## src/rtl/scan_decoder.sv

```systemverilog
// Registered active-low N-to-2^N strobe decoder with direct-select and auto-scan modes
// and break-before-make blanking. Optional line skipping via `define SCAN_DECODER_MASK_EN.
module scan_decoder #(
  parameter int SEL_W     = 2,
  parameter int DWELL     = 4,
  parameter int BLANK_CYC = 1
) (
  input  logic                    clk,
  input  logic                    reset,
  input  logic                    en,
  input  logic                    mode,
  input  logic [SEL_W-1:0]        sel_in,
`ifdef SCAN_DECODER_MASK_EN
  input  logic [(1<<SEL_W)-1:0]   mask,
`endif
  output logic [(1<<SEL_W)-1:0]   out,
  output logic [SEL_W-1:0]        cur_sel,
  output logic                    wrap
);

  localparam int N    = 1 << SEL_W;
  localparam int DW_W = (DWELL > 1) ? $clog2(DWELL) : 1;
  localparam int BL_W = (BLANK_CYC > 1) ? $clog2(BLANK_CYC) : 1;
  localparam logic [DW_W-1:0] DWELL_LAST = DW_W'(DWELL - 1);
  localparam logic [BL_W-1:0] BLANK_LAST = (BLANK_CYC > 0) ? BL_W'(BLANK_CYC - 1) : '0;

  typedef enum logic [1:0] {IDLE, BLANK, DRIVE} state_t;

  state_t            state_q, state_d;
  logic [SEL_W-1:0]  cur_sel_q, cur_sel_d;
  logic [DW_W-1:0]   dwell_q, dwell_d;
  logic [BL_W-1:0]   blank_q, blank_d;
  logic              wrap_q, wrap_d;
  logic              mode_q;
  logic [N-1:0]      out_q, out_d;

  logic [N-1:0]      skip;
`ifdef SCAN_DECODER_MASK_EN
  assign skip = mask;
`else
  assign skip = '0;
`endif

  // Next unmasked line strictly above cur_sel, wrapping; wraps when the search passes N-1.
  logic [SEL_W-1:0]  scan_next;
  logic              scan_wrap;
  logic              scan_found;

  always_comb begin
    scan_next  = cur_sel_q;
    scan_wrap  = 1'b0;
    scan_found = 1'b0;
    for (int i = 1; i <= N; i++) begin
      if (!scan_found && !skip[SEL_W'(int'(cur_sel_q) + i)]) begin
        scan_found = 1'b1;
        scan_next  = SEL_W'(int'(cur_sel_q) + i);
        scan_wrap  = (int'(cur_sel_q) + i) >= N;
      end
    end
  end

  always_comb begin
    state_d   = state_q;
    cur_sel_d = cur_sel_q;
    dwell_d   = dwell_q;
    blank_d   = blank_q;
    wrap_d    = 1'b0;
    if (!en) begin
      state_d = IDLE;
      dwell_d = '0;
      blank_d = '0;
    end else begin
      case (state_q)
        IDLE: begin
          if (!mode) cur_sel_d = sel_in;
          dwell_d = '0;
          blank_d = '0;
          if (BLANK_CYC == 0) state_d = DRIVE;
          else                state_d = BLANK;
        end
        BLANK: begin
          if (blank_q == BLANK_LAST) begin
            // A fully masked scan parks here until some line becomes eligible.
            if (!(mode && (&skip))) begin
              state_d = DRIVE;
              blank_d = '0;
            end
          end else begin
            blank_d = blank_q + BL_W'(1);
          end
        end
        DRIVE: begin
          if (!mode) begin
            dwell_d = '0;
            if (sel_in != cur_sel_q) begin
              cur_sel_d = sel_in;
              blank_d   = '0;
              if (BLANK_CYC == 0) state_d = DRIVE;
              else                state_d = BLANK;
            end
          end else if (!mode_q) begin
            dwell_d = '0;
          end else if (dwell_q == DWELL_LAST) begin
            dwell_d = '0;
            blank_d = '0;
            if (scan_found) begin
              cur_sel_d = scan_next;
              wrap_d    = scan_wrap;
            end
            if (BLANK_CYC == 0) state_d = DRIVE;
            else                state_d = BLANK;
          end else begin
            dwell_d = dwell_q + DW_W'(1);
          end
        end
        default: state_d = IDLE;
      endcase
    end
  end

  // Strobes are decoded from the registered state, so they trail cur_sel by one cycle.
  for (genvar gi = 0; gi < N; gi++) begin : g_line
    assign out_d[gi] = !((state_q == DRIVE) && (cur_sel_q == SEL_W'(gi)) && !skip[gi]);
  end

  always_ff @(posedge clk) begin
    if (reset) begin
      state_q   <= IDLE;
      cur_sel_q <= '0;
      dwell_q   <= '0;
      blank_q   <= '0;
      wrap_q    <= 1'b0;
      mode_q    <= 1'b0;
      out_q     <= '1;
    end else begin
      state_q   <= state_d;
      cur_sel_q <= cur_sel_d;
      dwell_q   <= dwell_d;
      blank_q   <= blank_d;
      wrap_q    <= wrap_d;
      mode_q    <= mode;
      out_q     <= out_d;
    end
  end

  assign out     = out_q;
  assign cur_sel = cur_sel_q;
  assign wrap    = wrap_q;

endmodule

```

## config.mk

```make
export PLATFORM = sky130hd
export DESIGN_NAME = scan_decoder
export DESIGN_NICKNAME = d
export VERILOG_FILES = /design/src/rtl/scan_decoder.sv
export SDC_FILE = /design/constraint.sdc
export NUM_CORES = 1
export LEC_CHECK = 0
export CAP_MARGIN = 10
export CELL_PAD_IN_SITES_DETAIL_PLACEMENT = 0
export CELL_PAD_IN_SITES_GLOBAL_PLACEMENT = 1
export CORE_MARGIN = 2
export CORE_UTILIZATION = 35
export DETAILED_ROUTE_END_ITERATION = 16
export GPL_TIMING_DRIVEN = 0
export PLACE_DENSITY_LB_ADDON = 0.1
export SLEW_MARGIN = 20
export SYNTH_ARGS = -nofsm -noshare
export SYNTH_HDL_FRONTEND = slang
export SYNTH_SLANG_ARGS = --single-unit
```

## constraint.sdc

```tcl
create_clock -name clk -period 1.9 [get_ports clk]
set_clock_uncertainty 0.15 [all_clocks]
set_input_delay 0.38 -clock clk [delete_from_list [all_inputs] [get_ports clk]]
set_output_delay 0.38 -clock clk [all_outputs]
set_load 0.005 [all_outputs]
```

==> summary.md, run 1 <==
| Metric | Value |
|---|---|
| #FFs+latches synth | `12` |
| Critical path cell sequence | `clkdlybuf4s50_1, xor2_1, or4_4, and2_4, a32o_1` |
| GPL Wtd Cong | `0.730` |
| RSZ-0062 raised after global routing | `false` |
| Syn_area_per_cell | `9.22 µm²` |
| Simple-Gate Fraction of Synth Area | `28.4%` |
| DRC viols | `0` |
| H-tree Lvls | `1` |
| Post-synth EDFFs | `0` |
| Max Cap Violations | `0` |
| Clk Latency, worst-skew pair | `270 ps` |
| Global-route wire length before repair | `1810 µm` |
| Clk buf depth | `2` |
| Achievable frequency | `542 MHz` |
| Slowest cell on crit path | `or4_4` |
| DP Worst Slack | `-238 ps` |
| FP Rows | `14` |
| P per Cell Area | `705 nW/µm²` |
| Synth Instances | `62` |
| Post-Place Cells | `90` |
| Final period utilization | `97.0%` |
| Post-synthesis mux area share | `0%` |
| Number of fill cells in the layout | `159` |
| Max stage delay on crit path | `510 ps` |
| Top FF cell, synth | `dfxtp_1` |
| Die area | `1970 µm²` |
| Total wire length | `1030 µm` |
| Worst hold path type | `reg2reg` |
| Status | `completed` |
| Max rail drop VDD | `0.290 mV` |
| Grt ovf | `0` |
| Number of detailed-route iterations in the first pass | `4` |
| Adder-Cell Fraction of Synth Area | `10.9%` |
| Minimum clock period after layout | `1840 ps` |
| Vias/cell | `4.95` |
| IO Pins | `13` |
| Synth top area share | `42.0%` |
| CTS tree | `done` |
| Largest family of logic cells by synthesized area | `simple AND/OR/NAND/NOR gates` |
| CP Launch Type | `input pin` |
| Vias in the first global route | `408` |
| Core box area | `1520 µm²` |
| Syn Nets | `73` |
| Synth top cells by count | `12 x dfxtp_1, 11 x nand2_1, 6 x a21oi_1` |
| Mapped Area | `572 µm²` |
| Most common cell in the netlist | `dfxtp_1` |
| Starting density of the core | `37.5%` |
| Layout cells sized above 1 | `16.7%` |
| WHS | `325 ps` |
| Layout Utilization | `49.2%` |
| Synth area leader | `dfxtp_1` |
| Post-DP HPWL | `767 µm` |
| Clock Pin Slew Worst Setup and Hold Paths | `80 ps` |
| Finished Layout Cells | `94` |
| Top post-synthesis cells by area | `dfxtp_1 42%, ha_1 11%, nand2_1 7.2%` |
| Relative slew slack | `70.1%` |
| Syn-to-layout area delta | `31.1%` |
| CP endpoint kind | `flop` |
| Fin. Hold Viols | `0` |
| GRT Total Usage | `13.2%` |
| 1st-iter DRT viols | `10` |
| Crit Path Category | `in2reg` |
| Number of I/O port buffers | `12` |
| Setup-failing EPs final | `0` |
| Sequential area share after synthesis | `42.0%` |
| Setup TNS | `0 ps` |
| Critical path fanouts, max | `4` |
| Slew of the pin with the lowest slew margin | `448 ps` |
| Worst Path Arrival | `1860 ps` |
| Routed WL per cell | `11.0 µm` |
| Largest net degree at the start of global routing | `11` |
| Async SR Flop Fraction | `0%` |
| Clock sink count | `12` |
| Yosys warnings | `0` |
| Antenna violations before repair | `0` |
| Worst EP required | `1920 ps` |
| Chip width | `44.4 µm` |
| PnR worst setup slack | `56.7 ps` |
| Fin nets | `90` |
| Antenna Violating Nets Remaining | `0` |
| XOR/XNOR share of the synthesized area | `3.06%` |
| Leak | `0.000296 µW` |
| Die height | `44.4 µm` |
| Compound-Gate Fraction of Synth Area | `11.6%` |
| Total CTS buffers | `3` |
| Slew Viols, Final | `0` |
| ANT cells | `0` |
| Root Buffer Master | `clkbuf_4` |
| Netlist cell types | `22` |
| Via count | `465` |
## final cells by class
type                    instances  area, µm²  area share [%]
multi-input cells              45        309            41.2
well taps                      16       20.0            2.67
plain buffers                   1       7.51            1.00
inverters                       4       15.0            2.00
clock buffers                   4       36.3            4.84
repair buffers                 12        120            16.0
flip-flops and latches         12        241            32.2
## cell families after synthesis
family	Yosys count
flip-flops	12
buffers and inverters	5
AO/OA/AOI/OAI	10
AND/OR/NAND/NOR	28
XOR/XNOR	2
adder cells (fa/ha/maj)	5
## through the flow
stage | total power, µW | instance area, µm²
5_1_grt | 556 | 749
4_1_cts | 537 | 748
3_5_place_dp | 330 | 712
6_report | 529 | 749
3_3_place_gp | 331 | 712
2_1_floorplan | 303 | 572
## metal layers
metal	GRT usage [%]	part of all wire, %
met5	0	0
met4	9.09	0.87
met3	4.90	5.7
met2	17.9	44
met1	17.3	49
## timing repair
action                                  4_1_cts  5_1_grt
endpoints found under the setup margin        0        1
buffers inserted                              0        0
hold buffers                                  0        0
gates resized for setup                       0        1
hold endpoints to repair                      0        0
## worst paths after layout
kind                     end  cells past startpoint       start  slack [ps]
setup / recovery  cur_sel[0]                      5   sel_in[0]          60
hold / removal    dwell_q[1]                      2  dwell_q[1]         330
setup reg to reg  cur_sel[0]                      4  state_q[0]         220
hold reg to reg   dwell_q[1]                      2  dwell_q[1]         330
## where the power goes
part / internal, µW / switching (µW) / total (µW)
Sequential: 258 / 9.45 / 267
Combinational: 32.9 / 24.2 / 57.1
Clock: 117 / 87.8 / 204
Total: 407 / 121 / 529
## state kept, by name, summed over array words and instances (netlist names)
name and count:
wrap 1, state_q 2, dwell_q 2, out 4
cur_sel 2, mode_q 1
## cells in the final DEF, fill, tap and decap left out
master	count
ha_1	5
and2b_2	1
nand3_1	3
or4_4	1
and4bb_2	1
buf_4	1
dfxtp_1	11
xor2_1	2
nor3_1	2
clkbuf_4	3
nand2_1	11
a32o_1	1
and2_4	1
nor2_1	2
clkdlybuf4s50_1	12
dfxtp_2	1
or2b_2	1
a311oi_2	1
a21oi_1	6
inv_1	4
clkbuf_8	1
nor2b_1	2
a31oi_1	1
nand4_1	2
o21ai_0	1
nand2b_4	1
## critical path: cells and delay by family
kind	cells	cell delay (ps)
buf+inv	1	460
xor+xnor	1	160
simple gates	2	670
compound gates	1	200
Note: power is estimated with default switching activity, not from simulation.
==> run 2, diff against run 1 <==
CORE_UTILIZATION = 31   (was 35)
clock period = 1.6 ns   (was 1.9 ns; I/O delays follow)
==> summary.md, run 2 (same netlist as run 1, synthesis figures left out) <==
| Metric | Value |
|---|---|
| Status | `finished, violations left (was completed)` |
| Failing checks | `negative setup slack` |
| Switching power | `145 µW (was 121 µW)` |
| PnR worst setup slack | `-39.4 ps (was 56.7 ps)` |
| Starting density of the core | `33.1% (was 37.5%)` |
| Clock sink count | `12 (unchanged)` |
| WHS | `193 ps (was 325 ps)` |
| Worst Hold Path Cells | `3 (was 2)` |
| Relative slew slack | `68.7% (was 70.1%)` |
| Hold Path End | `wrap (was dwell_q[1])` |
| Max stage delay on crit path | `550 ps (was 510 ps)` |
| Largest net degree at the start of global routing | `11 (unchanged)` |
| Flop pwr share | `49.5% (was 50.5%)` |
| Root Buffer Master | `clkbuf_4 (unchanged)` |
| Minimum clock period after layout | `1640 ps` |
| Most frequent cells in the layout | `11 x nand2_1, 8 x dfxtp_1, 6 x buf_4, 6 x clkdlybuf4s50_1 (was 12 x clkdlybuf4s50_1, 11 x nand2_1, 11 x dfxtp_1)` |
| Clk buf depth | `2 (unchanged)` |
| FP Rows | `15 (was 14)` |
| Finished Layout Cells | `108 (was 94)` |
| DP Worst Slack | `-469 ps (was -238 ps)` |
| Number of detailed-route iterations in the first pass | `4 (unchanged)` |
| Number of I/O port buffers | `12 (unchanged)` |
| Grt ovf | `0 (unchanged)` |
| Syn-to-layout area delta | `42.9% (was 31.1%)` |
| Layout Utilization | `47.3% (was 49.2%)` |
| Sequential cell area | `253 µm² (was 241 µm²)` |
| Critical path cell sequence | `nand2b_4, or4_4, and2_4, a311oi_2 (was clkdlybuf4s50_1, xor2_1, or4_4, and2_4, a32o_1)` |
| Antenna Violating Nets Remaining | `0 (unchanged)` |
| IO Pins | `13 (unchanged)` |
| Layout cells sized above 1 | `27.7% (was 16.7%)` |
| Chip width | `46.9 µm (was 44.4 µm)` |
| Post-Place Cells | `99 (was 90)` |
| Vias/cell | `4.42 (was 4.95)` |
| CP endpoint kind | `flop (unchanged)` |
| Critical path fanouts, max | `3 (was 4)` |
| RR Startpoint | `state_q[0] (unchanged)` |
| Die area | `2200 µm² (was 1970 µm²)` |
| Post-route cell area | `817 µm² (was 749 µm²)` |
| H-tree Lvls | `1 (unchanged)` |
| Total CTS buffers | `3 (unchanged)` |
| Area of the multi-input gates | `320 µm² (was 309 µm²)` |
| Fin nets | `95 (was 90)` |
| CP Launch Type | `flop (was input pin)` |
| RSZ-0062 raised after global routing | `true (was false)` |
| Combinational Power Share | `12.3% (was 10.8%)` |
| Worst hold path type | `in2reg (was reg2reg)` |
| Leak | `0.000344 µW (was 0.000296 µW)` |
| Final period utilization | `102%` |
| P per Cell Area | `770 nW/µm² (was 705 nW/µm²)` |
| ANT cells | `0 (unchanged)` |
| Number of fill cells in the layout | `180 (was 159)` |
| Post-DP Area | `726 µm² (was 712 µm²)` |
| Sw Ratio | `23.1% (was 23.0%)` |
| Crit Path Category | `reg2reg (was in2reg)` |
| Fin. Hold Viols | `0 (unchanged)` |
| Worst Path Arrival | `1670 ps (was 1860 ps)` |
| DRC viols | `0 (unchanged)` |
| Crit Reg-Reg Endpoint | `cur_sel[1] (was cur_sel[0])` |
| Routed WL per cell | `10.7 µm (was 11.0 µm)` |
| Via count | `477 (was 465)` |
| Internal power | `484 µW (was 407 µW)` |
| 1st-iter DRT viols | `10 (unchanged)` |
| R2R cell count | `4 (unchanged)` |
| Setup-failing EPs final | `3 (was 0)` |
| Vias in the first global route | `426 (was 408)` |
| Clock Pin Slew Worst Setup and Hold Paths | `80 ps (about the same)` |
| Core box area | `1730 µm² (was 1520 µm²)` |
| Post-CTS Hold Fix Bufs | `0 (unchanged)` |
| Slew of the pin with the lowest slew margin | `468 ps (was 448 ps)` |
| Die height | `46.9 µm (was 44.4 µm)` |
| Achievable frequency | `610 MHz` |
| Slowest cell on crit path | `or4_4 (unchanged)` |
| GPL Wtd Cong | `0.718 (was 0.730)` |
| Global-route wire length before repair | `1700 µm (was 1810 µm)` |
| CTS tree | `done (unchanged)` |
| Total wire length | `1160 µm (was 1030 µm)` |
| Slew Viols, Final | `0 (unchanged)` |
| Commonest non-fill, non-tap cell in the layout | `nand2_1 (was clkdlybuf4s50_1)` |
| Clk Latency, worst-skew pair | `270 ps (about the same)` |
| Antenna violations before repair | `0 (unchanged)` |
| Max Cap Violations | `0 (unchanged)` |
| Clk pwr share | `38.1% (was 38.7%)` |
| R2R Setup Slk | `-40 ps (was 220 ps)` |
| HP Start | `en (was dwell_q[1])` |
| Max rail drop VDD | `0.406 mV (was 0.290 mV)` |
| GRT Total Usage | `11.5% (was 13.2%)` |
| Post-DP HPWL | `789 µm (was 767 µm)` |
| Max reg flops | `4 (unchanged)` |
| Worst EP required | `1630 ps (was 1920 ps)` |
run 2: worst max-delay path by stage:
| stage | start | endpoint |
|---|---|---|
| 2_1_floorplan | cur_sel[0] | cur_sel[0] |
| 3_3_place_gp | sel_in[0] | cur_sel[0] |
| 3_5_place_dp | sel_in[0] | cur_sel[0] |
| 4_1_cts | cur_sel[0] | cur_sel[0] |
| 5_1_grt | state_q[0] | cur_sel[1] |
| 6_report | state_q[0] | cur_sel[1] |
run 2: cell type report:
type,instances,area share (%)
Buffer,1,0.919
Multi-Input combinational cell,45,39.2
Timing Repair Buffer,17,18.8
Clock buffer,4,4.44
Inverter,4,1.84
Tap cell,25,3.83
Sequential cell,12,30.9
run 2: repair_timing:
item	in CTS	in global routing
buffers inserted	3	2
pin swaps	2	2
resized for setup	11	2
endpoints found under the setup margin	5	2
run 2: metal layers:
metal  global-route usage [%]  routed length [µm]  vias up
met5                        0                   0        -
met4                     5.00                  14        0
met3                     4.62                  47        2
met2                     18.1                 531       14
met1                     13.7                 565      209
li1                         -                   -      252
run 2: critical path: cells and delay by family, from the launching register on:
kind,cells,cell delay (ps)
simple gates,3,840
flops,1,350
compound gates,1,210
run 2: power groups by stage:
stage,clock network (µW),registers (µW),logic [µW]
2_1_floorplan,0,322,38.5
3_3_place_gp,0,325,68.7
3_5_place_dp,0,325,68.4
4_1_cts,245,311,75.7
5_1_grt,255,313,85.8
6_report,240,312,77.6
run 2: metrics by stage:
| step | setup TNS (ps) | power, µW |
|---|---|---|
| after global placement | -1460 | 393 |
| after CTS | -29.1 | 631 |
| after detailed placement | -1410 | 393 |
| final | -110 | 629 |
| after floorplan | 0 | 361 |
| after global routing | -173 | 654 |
▬▬▬
Please give back exactly the lines of this listing beginning at the line with "run 2, diff" and ending with the line with "Hold Path End", both included, and nothing else.

==> run 2, diff against run 1 <==
CORE_UTILIZATION = 31   (was 35)
clock period = 1.6 ns   (was 1.9 ns; I/O delays follow)
==> summary.md, run 2 (same netlist as run 1, synthesis figures left out) <==
| Metric | Value |
|---|---|
| Status | `finished, violations left (was completed)` |
| Failing checks | `negative setup slack` |
| Switching power | `145 µW (was 121 µW)` |
| PnR worst setup slack | `-39.4 ps (was 56.7 ps)` |
| Starting density of the core | `33.1% (was 37.5%)` |
| Clock sink count | `12 (unchanged)` |
| WHS | `193 ps (was 325 ps)` |
| Worst Hold Path Cells | `3 (was 2)` |
| Relative slew slack | `68.7% (was 70.1%)` |
| Hold Path End | `wrap (was dwell_q[1])` |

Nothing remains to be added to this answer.